Top of Task data

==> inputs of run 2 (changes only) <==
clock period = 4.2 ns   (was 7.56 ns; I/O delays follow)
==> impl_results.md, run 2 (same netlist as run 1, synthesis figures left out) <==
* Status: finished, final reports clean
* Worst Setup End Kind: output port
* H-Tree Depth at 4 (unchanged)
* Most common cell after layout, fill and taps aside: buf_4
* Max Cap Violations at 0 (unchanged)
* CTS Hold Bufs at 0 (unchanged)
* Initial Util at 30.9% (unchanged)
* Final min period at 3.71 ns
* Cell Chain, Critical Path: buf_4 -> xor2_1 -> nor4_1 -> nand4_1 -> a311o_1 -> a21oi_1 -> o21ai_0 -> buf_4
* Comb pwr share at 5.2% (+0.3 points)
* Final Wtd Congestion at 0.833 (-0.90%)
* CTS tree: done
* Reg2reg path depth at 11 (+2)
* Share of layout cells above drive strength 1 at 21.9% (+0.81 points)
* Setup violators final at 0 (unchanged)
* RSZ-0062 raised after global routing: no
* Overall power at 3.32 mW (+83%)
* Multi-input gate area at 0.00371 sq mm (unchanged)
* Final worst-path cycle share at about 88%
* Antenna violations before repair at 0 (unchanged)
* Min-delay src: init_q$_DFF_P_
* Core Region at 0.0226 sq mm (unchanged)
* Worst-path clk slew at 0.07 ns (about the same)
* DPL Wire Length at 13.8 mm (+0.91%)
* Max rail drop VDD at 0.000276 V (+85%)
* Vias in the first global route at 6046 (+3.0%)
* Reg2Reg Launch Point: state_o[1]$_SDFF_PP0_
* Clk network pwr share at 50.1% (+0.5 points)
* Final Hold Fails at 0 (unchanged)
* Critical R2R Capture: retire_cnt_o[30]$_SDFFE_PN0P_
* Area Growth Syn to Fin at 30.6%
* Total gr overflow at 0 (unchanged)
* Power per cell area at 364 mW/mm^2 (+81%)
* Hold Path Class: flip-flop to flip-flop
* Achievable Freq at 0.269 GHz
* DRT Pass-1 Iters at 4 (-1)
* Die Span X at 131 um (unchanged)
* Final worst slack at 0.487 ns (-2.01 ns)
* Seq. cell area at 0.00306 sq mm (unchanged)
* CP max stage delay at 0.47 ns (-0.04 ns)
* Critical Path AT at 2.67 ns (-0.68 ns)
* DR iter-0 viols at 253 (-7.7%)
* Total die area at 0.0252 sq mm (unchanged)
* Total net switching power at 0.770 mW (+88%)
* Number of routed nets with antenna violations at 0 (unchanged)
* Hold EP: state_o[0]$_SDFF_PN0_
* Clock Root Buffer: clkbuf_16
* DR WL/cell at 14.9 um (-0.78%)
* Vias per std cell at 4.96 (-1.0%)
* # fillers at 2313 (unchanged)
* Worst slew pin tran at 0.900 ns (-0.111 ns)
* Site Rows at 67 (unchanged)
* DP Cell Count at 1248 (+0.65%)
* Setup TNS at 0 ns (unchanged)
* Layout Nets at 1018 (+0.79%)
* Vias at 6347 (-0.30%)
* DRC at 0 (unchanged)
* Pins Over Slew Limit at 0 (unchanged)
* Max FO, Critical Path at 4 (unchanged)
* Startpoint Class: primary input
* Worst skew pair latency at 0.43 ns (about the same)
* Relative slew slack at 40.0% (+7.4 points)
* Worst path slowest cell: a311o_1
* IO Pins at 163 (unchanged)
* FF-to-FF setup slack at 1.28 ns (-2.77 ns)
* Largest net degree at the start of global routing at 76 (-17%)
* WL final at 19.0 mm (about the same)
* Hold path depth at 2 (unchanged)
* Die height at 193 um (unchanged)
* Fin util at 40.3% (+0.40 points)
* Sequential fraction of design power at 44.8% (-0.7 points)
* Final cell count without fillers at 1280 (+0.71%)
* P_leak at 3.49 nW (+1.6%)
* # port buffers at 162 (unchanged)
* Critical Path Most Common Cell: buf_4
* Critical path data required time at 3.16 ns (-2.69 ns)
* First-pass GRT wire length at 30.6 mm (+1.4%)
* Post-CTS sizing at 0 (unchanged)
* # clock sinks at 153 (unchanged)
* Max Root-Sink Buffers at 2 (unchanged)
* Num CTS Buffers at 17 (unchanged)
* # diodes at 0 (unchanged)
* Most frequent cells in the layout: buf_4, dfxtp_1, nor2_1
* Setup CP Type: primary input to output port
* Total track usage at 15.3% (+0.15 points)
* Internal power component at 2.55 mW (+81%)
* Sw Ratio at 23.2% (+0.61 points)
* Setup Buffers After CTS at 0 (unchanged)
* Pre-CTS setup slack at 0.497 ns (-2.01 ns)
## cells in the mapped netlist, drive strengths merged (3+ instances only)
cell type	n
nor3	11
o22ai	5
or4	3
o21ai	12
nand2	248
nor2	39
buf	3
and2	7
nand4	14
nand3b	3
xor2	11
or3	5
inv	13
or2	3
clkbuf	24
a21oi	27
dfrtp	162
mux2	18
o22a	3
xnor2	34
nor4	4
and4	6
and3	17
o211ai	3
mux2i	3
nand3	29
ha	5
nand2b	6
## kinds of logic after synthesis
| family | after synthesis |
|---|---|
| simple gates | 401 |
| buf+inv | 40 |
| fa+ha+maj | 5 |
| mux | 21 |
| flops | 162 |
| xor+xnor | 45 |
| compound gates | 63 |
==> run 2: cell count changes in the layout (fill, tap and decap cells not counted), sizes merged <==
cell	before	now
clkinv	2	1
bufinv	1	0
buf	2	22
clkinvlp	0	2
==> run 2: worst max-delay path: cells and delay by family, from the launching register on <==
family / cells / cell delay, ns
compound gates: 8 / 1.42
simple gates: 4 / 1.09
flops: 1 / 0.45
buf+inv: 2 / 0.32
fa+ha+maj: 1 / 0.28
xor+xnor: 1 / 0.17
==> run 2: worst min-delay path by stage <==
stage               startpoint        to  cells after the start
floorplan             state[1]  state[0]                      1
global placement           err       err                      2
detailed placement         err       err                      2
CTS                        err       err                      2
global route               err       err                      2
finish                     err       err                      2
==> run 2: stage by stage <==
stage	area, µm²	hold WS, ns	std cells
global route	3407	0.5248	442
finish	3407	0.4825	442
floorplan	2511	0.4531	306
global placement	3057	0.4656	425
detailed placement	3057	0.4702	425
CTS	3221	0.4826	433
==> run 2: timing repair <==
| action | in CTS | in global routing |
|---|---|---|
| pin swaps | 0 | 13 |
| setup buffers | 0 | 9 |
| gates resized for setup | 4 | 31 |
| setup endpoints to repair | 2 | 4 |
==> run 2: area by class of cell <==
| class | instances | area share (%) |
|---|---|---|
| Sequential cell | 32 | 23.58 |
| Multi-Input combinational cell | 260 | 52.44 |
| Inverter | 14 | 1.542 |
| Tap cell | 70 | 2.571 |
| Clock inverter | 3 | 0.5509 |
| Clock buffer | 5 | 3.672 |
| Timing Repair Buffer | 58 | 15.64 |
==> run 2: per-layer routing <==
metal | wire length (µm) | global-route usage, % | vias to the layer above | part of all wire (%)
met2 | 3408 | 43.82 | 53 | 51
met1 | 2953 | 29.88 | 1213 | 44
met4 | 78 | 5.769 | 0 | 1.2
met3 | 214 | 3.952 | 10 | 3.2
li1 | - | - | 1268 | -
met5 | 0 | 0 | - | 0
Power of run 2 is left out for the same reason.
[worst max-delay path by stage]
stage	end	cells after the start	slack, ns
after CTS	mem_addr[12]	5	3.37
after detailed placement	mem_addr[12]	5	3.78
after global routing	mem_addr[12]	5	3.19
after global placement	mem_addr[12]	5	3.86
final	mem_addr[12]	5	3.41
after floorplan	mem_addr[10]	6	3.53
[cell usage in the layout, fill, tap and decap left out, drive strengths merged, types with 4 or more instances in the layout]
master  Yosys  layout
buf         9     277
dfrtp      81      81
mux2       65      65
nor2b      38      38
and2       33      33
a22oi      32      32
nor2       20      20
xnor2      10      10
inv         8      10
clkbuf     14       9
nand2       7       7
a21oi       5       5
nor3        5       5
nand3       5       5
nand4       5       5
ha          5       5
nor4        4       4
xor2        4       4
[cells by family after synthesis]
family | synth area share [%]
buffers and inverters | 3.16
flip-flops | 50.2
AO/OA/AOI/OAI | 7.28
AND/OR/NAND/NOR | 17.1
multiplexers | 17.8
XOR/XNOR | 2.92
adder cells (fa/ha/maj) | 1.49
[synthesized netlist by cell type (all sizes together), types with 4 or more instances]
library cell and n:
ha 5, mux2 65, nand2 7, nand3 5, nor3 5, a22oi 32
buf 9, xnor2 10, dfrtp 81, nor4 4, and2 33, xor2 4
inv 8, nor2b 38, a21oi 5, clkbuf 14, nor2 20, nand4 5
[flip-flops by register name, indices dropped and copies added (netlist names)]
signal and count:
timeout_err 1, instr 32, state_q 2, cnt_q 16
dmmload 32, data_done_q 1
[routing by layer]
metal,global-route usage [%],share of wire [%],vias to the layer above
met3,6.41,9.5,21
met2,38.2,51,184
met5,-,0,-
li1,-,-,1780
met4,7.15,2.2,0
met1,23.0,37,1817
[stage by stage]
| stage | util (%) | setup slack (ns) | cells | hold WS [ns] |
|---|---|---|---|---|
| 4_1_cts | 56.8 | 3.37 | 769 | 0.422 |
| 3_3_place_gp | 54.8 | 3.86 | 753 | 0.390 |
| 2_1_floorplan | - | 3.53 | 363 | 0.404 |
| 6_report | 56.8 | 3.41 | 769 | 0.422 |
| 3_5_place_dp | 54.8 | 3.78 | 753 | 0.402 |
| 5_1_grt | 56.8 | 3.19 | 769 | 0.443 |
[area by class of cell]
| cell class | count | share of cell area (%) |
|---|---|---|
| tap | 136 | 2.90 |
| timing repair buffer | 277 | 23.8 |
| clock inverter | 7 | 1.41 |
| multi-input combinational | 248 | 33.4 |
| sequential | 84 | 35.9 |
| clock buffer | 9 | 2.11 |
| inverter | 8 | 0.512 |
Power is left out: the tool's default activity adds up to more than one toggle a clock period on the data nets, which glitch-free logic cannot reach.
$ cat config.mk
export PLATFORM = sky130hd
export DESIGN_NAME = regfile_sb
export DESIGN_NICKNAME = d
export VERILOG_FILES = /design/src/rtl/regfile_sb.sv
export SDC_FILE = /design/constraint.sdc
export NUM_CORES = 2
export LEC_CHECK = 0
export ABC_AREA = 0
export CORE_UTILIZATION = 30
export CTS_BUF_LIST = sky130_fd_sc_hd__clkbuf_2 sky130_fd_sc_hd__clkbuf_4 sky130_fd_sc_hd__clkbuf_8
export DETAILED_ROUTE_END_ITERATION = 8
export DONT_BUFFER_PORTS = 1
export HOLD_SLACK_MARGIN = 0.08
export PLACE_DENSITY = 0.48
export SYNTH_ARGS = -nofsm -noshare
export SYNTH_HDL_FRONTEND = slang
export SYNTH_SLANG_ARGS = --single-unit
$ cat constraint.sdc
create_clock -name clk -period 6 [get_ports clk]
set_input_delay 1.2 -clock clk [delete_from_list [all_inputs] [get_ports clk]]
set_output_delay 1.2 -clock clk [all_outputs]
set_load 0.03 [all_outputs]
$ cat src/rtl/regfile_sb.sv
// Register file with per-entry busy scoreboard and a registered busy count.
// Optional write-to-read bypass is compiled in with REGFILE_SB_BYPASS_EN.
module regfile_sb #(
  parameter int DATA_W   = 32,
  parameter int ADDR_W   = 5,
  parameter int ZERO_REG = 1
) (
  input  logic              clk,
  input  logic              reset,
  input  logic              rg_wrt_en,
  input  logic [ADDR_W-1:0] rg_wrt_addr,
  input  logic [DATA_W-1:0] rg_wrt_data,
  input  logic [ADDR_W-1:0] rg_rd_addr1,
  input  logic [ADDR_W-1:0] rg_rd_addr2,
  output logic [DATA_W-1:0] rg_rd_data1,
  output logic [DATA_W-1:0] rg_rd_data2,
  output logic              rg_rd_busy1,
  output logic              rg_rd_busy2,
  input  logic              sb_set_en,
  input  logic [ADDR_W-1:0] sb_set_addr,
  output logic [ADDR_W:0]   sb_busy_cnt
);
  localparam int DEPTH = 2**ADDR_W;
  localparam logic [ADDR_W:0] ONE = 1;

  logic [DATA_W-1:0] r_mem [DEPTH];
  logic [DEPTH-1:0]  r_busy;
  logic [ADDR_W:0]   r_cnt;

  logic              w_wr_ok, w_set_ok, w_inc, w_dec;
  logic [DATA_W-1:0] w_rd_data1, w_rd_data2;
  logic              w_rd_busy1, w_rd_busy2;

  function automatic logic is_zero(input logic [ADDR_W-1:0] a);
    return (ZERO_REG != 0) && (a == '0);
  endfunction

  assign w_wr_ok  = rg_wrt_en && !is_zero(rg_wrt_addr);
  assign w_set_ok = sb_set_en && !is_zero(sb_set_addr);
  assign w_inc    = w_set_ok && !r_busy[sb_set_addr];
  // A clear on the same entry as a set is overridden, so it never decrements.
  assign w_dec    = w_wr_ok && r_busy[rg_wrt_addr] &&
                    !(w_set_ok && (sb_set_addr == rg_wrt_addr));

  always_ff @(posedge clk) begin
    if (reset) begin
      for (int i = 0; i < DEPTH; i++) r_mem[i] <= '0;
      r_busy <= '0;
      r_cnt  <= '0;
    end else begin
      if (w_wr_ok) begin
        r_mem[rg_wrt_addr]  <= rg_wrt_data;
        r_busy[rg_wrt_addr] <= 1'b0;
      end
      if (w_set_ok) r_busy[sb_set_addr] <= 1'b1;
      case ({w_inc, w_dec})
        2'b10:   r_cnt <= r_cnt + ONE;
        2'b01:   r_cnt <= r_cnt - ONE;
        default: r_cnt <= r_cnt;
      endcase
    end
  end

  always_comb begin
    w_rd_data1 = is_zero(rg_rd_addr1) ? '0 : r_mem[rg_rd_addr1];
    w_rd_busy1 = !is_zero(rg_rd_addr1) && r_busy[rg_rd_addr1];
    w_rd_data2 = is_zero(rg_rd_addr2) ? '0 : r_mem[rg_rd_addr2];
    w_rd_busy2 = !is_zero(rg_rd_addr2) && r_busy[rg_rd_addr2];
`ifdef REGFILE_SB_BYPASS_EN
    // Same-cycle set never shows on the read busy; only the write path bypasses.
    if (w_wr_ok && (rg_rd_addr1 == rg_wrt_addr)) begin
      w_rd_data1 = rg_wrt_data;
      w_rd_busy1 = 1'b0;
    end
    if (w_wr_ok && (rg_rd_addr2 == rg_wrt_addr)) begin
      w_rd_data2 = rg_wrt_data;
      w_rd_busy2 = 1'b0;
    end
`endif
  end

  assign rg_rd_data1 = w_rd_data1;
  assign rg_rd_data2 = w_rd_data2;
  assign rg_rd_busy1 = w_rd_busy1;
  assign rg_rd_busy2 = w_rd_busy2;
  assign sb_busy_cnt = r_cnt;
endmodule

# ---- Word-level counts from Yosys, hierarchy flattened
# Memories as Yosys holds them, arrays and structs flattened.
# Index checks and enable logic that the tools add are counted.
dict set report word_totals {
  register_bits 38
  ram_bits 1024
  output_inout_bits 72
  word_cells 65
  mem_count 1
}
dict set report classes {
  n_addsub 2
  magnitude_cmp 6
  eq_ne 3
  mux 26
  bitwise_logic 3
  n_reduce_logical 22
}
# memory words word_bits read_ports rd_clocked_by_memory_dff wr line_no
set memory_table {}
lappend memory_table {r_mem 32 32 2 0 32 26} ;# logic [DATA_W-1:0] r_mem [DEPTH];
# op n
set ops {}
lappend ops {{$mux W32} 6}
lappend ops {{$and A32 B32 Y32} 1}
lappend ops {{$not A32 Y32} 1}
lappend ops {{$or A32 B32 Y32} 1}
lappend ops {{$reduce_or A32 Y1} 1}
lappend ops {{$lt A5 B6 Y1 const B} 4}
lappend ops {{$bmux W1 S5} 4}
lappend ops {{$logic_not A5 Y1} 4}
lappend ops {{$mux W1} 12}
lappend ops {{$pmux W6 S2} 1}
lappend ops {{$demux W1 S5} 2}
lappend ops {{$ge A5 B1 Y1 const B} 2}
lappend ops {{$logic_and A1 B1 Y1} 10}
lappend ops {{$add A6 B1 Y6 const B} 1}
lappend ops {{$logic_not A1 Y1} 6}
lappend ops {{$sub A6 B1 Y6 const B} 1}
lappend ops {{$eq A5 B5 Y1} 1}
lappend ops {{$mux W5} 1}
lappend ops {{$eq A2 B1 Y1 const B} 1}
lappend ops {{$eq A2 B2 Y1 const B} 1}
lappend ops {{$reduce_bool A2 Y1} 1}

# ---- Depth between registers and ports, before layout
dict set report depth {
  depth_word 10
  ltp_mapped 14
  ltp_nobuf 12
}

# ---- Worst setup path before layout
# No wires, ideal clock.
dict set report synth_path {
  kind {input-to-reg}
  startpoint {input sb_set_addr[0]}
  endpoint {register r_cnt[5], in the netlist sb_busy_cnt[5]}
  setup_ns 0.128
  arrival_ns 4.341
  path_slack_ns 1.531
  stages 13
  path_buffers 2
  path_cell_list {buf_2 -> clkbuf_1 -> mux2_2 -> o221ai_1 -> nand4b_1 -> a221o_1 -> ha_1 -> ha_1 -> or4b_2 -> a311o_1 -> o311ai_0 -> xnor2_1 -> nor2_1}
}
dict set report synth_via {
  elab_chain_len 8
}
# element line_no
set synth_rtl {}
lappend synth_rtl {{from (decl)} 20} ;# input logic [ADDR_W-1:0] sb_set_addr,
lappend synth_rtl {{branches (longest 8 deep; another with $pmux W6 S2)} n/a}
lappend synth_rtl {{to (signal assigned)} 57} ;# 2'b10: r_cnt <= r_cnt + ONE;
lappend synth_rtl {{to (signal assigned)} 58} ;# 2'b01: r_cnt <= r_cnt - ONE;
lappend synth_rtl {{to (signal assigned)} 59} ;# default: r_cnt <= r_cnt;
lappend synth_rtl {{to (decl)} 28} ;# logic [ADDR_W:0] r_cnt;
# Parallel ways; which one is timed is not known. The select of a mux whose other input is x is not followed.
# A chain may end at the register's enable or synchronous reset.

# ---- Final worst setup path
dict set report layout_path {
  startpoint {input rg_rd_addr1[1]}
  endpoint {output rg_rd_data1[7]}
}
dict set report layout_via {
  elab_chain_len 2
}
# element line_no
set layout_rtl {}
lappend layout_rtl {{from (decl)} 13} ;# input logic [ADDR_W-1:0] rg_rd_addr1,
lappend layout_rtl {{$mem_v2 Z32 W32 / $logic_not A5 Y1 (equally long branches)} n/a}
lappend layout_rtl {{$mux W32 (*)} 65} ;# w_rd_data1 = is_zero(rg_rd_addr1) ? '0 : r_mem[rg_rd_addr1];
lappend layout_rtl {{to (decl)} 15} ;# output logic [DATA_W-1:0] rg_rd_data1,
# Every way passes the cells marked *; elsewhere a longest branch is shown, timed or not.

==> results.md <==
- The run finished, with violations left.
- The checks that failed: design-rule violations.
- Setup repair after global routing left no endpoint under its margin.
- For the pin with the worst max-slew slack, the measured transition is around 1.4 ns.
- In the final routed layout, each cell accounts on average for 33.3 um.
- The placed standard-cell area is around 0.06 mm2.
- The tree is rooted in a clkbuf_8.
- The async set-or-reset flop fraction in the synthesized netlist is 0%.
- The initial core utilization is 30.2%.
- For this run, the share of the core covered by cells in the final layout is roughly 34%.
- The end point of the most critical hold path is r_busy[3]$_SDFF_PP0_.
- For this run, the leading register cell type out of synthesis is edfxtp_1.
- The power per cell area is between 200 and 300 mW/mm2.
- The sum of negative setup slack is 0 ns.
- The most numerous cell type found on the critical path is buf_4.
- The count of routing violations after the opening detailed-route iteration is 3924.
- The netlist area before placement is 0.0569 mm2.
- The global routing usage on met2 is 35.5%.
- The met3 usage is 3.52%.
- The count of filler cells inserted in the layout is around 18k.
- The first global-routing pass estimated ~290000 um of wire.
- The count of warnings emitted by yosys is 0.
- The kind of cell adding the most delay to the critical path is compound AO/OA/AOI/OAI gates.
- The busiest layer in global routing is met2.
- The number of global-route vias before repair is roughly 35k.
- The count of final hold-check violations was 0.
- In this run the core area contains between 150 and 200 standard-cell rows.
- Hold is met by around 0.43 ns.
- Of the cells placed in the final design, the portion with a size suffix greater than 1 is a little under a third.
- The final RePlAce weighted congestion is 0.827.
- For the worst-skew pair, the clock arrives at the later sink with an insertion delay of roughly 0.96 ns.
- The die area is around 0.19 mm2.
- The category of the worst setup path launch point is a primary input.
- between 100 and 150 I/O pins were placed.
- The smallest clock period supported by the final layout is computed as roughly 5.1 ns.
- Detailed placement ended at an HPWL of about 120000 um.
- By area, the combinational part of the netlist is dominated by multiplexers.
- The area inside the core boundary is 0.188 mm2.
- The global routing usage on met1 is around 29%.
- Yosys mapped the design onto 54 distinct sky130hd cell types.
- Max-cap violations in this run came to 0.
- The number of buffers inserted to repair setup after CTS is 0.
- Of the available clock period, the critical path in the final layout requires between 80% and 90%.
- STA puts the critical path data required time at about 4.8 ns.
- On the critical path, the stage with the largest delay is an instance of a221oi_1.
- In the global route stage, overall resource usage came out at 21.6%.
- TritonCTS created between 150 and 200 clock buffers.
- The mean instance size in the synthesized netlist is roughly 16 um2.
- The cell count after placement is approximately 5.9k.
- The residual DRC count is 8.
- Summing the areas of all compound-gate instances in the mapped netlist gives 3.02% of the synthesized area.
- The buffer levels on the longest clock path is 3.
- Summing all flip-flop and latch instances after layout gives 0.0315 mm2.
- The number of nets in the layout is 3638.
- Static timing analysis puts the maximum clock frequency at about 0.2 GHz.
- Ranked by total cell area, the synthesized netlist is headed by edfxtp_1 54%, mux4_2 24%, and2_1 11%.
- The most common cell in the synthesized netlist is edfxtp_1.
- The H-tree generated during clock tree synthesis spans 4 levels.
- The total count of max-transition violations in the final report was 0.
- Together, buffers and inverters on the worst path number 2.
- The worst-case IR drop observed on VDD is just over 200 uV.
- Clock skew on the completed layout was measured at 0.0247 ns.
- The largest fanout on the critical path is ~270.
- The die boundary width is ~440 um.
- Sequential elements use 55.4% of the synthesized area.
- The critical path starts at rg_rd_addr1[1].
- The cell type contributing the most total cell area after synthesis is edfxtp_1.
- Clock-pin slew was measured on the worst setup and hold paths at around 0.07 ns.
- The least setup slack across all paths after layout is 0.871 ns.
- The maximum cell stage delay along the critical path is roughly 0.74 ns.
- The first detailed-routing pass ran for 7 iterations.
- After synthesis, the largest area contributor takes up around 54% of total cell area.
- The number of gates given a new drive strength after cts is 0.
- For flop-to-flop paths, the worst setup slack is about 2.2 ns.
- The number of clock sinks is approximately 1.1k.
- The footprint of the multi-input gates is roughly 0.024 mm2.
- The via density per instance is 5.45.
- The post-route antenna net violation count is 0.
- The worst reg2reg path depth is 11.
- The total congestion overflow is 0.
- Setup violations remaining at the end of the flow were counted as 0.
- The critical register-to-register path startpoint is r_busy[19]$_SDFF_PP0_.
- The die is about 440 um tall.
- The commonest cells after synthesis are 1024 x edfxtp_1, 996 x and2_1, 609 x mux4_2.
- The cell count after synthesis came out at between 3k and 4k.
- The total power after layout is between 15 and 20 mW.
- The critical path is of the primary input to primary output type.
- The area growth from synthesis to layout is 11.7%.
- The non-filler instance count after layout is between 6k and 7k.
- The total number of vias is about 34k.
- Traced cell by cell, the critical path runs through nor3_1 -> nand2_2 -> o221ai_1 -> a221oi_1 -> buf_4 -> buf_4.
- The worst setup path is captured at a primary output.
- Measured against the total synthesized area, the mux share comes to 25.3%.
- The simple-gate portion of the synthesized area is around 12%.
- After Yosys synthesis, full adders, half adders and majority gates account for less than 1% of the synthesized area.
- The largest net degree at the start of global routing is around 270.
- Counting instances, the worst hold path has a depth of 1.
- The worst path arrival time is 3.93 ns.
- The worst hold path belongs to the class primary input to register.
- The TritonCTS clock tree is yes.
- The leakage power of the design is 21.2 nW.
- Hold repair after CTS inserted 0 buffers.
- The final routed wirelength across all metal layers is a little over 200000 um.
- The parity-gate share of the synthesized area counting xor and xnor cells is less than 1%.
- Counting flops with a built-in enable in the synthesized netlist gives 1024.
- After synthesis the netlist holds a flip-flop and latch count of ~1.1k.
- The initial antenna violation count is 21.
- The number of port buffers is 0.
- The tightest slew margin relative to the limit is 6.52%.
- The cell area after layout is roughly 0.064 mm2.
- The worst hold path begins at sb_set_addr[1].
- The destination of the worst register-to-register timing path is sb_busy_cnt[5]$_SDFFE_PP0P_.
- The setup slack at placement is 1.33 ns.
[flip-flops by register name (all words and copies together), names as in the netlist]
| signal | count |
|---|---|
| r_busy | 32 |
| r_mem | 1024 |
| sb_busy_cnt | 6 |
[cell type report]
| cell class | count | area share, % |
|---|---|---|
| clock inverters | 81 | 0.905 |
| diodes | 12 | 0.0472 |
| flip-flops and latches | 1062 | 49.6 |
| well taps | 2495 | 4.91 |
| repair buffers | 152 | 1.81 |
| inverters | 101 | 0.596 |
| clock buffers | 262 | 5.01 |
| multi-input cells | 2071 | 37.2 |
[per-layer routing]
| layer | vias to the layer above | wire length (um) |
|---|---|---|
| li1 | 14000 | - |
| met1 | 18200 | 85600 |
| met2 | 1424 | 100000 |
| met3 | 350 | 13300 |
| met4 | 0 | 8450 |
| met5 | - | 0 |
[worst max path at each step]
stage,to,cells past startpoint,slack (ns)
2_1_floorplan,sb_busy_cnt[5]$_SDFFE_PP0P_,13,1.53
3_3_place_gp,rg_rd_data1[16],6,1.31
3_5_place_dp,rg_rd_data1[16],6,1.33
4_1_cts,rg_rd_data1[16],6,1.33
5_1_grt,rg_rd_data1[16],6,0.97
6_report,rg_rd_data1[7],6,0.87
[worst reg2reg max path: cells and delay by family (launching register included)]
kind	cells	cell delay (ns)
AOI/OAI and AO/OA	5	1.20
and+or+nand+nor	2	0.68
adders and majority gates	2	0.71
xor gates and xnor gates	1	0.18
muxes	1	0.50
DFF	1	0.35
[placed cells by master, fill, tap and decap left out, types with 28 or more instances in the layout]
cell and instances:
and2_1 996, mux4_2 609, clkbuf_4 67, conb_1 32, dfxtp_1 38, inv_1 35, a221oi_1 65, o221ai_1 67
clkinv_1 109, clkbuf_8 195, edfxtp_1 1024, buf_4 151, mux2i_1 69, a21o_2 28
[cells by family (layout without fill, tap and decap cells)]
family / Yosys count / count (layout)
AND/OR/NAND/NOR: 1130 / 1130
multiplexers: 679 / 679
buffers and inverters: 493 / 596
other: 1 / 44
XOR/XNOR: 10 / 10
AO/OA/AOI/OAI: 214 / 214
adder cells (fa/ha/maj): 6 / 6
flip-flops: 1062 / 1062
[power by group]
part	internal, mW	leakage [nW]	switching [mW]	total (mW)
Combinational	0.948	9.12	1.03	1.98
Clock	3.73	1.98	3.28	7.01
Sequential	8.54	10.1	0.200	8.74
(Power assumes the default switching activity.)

Bottom of Task data

## About this task
The count of lines above that include the string "dfrtp" is the sole expected answer.

## Solution for this task
3